[[ RECORDS SUPPLIED open ]]

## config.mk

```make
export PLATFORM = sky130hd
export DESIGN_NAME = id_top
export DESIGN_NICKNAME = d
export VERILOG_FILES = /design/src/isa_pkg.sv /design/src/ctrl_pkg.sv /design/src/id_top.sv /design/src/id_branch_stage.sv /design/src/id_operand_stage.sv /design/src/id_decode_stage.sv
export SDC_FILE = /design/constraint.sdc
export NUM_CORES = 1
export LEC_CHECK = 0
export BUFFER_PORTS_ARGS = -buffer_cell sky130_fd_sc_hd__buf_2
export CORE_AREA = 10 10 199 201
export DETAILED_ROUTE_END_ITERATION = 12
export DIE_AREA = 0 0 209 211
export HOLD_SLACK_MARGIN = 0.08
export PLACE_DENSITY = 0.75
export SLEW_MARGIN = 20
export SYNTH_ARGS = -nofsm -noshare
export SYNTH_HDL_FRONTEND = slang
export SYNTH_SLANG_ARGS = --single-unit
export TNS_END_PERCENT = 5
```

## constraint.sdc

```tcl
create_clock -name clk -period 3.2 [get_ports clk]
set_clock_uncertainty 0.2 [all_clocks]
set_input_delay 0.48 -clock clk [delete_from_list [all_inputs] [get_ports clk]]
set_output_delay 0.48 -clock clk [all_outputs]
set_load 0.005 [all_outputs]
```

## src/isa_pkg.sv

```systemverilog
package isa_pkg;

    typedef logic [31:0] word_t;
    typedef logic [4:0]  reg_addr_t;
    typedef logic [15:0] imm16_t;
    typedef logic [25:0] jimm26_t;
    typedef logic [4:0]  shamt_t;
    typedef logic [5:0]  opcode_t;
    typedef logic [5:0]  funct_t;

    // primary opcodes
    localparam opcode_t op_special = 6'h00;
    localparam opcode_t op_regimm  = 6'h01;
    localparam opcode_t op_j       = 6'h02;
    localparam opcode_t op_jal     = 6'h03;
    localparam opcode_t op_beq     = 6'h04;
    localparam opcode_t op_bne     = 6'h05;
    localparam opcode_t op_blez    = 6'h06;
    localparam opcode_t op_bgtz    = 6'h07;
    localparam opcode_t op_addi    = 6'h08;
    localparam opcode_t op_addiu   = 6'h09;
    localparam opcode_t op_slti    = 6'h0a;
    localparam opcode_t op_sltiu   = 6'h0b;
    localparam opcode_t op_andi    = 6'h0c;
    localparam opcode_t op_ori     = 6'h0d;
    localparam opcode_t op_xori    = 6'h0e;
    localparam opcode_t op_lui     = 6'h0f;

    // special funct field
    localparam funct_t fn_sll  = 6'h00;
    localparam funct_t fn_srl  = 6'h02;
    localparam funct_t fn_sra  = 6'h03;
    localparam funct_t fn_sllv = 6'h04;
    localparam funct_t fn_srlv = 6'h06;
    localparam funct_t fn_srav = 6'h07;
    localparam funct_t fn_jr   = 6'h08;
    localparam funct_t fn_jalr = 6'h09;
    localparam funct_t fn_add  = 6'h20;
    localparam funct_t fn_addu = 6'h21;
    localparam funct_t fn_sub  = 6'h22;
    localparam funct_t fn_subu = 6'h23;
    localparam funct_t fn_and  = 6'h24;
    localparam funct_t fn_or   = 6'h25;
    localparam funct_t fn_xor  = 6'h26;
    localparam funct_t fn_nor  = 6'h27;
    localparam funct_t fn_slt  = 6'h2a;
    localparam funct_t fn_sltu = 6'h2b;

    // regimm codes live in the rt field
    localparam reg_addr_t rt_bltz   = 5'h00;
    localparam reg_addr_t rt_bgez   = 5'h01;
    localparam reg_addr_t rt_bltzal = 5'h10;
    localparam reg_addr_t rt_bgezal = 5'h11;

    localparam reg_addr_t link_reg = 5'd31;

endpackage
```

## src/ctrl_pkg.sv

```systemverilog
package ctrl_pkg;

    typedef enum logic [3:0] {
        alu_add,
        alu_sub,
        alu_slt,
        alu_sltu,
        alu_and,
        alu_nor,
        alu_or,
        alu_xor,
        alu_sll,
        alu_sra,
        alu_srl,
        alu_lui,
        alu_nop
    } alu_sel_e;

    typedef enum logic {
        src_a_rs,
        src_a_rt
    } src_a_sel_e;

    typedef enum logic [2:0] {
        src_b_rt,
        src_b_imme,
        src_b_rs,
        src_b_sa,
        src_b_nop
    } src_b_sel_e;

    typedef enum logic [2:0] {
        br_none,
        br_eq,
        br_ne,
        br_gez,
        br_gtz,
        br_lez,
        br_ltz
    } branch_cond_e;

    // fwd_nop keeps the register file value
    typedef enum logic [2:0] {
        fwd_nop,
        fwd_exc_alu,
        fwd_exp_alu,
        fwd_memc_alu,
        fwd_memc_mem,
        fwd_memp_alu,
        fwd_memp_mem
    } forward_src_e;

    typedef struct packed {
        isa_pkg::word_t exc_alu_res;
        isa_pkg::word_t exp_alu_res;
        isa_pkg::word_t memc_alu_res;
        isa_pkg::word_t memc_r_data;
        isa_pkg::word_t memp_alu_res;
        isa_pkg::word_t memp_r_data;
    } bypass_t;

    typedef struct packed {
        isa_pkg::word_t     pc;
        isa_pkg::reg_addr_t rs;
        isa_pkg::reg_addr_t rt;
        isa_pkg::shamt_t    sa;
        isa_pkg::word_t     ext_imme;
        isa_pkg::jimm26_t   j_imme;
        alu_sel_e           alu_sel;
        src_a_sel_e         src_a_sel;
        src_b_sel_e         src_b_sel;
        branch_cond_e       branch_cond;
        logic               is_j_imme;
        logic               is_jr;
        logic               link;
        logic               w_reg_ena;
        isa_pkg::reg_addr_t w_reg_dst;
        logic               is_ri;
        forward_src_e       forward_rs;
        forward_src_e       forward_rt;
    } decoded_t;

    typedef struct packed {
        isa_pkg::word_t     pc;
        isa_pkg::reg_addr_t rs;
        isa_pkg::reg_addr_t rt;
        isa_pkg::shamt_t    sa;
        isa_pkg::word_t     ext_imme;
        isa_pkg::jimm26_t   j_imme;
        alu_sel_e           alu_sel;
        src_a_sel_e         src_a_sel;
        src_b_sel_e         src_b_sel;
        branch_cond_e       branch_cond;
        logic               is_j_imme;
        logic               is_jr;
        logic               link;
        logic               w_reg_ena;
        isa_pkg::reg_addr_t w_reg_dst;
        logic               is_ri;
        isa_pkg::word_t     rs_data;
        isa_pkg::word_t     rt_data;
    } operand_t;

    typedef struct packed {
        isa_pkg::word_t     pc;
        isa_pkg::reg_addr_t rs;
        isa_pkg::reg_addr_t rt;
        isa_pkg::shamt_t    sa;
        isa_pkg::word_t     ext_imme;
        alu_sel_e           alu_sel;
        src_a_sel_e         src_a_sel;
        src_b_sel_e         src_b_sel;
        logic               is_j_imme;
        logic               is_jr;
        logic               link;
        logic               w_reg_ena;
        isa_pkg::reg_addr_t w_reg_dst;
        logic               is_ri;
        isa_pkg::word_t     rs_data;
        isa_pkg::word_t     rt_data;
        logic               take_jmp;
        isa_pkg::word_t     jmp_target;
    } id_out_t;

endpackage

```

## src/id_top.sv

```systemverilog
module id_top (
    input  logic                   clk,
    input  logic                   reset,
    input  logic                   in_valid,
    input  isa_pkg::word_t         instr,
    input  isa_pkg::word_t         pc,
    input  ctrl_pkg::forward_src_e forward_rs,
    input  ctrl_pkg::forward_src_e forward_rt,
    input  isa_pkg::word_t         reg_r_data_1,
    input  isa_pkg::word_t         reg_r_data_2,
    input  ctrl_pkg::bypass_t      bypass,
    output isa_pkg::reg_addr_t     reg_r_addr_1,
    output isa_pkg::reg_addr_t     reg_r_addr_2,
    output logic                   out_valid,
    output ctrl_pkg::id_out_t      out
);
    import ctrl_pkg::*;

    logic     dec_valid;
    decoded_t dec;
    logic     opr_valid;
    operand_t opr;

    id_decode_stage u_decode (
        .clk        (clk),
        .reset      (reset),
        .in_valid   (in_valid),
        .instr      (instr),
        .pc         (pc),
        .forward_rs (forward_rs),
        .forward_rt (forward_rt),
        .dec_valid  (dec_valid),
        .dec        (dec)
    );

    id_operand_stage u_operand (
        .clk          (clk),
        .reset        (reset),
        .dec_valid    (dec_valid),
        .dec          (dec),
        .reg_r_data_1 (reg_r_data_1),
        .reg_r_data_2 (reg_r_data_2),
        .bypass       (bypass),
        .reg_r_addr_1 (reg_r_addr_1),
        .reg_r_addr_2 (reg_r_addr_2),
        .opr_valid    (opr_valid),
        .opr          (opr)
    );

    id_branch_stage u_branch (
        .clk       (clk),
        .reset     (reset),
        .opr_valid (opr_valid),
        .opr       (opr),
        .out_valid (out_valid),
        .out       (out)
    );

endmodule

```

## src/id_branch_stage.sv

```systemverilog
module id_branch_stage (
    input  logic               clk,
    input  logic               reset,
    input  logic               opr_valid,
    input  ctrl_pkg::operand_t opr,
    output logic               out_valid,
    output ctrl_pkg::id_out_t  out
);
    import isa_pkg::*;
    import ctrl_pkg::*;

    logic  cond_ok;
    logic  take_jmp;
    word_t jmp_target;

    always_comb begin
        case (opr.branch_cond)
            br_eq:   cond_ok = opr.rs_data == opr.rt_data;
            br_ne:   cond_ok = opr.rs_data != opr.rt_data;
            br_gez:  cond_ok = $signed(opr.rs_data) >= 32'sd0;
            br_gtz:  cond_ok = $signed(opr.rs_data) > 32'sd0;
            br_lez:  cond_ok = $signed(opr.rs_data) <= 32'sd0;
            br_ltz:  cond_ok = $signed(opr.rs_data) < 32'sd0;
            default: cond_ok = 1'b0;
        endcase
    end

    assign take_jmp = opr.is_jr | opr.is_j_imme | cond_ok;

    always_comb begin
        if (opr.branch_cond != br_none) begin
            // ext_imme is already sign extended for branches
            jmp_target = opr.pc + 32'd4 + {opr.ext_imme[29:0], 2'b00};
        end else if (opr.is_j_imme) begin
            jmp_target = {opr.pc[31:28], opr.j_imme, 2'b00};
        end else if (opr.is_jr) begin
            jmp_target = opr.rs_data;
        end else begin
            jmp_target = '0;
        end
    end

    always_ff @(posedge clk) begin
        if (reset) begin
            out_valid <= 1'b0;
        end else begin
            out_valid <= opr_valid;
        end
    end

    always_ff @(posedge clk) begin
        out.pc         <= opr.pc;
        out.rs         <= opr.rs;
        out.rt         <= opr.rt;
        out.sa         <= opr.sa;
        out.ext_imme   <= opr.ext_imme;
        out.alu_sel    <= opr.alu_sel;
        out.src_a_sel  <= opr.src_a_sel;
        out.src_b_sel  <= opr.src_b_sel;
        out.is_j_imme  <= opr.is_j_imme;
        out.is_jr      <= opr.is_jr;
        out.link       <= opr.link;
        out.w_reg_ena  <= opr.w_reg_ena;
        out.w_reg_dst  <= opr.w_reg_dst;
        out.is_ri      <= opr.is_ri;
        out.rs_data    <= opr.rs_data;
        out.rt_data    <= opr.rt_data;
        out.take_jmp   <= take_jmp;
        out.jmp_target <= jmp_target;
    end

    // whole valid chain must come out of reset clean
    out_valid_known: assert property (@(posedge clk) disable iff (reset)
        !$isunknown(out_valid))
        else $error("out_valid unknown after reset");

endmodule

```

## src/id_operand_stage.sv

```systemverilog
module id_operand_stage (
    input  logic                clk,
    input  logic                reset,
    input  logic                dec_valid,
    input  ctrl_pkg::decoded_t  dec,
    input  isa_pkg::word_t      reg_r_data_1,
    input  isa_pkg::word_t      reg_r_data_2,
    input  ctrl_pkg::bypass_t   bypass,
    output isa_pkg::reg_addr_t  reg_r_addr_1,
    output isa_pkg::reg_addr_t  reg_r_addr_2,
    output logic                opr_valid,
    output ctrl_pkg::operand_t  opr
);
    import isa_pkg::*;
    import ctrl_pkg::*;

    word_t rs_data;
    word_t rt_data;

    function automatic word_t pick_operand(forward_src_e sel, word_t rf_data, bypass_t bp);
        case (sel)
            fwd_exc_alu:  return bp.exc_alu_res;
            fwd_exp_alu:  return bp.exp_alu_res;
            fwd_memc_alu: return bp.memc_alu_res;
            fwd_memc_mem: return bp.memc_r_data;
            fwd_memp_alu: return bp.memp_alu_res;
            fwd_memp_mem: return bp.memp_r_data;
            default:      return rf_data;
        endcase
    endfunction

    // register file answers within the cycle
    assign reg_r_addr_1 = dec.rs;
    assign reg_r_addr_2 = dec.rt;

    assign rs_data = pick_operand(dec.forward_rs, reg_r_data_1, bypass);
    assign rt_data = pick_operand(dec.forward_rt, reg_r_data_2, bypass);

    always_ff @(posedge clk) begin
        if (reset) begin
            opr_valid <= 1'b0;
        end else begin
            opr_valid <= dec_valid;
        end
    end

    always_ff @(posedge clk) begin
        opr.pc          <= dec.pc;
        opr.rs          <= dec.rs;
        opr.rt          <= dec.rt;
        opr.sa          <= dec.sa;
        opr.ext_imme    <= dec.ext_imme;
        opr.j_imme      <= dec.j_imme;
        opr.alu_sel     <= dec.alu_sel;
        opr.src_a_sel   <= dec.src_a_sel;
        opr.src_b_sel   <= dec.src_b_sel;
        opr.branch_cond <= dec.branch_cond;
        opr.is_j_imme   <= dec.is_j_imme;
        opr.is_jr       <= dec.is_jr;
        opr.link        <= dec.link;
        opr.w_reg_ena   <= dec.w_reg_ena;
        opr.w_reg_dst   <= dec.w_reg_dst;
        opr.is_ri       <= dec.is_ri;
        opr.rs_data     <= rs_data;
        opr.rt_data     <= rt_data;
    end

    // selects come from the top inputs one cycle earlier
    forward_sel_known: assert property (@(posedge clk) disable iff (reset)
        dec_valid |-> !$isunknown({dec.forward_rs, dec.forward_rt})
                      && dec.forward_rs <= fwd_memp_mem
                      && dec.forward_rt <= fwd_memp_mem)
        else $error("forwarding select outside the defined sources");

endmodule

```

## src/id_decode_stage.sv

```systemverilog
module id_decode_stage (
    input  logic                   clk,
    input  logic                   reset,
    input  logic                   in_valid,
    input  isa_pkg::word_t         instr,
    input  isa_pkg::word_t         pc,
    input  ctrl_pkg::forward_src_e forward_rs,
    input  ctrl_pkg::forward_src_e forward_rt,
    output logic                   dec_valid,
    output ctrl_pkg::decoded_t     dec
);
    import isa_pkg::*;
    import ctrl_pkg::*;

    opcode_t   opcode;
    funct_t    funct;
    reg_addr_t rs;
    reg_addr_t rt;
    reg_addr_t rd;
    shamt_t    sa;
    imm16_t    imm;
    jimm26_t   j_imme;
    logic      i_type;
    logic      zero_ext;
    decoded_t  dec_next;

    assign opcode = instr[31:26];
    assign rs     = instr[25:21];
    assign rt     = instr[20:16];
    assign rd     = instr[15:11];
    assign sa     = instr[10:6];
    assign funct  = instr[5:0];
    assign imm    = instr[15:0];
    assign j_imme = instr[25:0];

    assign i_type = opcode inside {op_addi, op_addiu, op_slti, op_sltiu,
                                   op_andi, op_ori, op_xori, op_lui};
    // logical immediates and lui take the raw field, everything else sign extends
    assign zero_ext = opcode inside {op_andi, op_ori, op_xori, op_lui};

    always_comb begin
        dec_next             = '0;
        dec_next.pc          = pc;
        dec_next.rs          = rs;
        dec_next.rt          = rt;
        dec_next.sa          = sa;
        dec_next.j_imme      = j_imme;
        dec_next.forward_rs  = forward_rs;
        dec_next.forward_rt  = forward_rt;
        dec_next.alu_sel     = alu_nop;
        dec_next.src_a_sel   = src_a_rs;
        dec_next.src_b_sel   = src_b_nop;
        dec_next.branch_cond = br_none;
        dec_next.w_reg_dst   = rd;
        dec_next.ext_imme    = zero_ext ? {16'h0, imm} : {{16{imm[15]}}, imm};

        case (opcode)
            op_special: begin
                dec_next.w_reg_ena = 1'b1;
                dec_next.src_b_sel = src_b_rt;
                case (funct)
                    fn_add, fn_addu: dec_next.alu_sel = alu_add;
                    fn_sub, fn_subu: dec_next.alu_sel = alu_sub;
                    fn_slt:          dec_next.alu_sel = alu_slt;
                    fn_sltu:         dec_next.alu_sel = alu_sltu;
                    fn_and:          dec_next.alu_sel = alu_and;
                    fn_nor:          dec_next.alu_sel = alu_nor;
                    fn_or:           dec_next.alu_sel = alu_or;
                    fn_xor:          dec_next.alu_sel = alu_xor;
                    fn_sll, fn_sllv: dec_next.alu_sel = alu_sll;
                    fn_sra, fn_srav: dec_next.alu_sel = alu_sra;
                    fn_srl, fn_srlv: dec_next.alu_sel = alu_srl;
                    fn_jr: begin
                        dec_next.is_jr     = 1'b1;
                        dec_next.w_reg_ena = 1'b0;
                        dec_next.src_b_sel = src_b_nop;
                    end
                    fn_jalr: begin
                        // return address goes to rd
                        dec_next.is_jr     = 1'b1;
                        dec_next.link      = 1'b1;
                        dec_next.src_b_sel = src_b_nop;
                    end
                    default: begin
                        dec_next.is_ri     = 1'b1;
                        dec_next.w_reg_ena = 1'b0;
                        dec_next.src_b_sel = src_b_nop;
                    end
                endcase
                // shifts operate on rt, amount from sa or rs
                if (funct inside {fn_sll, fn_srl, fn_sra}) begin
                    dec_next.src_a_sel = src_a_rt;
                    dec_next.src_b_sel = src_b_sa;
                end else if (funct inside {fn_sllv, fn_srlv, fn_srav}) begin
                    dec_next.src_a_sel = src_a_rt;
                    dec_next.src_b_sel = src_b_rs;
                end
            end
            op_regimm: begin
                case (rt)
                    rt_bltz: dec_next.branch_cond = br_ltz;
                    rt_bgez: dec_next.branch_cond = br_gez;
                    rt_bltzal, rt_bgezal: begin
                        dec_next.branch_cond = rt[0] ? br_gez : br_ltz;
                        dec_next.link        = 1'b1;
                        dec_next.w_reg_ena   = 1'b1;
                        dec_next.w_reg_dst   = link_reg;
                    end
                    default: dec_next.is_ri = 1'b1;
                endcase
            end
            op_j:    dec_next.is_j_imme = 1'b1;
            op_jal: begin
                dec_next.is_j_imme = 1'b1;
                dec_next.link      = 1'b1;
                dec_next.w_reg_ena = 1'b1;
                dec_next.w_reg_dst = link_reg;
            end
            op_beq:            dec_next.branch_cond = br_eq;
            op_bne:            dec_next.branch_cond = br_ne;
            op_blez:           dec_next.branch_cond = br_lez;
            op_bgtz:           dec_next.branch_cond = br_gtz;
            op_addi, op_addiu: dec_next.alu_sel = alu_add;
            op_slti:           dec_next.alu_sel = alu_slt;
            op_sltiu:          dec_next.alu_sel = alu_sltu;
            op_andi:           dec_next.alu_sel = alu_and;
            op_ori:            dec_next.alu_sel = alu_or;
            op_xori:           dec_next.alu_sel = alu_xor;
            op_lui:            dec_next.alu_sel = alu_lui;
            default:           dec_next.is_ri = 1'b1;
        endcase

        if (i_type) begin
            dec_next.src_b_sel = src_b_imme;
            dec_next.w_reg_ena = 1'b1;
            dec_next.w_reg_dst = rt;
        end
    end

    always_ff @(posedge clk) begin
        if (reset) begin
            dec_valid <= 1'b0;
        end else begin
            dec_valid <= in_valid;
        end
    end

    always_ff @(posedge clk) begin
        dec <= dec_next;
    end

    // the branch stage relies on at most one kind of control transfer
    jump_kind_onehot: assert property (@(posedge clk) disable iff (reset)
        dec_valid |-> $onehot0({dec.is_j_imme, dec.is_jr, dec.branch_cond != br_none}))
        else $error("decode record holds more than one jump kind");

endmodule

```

[[ RECORDS SUPPLIED closed ]]
[[ RECORDS SUPPLIED open ]]

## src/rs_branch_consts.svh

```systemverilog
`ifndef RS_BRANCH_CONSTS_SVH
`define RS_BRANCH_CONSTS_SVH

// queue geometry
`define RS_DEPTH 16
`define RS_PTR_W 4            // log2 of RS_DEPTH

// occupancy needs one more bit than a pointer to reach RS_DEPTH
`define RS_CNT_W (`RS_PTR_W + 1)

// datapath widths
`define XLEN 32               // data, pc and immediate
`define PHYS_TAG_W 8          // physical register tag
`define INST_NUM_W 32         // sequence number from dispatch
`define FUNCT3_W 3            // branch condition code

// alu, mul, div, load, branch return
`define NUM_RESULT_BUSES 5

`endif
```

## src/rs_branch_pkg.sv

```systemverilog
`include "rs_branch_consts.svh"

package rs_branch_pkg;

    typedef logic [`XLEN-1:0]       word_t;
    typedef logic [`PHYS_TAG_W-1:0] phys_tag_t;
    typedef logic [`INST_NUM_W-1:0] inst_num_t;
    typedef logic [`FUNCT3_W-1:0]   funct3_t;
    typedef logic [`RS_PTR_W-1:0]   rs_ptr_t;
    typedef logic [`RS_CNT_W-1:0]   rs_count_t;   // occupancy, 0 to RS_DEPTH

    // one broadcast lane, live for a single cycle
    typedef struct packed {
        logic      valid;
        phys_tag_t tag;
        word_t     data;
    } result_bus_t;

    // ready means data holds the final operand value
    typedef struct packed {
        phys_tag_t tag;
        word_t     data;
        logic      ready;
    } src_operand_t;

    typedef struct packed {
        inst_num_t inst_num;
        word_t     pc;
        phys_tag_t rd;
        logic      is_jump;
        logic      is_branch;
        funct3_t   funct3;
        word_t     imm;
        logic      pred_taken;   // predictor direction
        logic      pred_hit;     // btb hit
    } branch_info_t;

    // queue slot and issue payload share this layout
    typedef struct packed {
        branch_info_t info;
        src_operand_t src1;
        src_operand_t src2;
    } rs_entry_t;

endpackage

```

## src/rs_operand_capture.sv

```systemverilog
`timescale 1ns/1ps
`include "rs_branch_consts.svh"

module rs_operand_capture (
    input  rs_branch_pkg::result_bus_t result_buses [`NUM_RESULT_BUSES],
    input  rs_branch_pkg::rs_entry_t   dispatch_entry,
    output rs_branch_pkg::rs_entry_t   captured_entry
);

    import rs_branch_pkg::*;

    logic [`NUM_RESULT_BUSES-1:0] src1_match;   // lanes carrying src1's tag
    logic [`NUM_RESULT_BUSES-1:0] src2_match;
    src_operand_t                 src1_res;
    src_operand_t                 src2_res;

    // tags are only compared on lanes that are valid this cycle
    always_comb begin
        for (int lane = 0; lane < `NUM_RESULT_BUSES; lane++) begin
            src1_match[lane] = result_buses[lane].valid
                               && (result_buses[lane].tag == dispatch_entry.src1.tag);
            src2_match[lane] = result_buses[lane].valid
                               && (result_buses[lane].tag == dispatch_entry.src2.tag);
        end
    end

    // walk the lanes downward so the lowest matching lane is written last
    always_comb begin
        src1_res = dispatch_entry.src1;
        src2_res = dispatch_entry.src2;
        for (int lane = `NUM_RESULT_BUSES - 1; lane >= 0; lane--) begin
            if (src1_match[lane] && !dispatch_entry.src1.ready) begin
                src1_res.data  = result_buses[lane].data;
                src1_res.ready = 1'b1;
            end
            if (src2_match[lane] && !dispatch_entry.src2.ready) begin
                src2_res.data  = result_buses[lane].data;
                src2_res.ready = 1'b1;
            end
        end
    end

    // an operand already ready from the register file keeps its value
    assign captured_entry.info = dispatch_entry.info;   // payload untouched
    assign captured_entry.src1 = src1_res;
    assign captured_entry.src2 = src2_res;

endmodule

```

[[ RECORDS SUPPLIED closed ]]

■ ABOUT THIS EXERCISE: Which lines of the records hold the string "keeps"? Copy each one.

■ ANSWER SECTION:
    // fwd_nop keeps the register file value
    // an operand already ready from the register file keeps its value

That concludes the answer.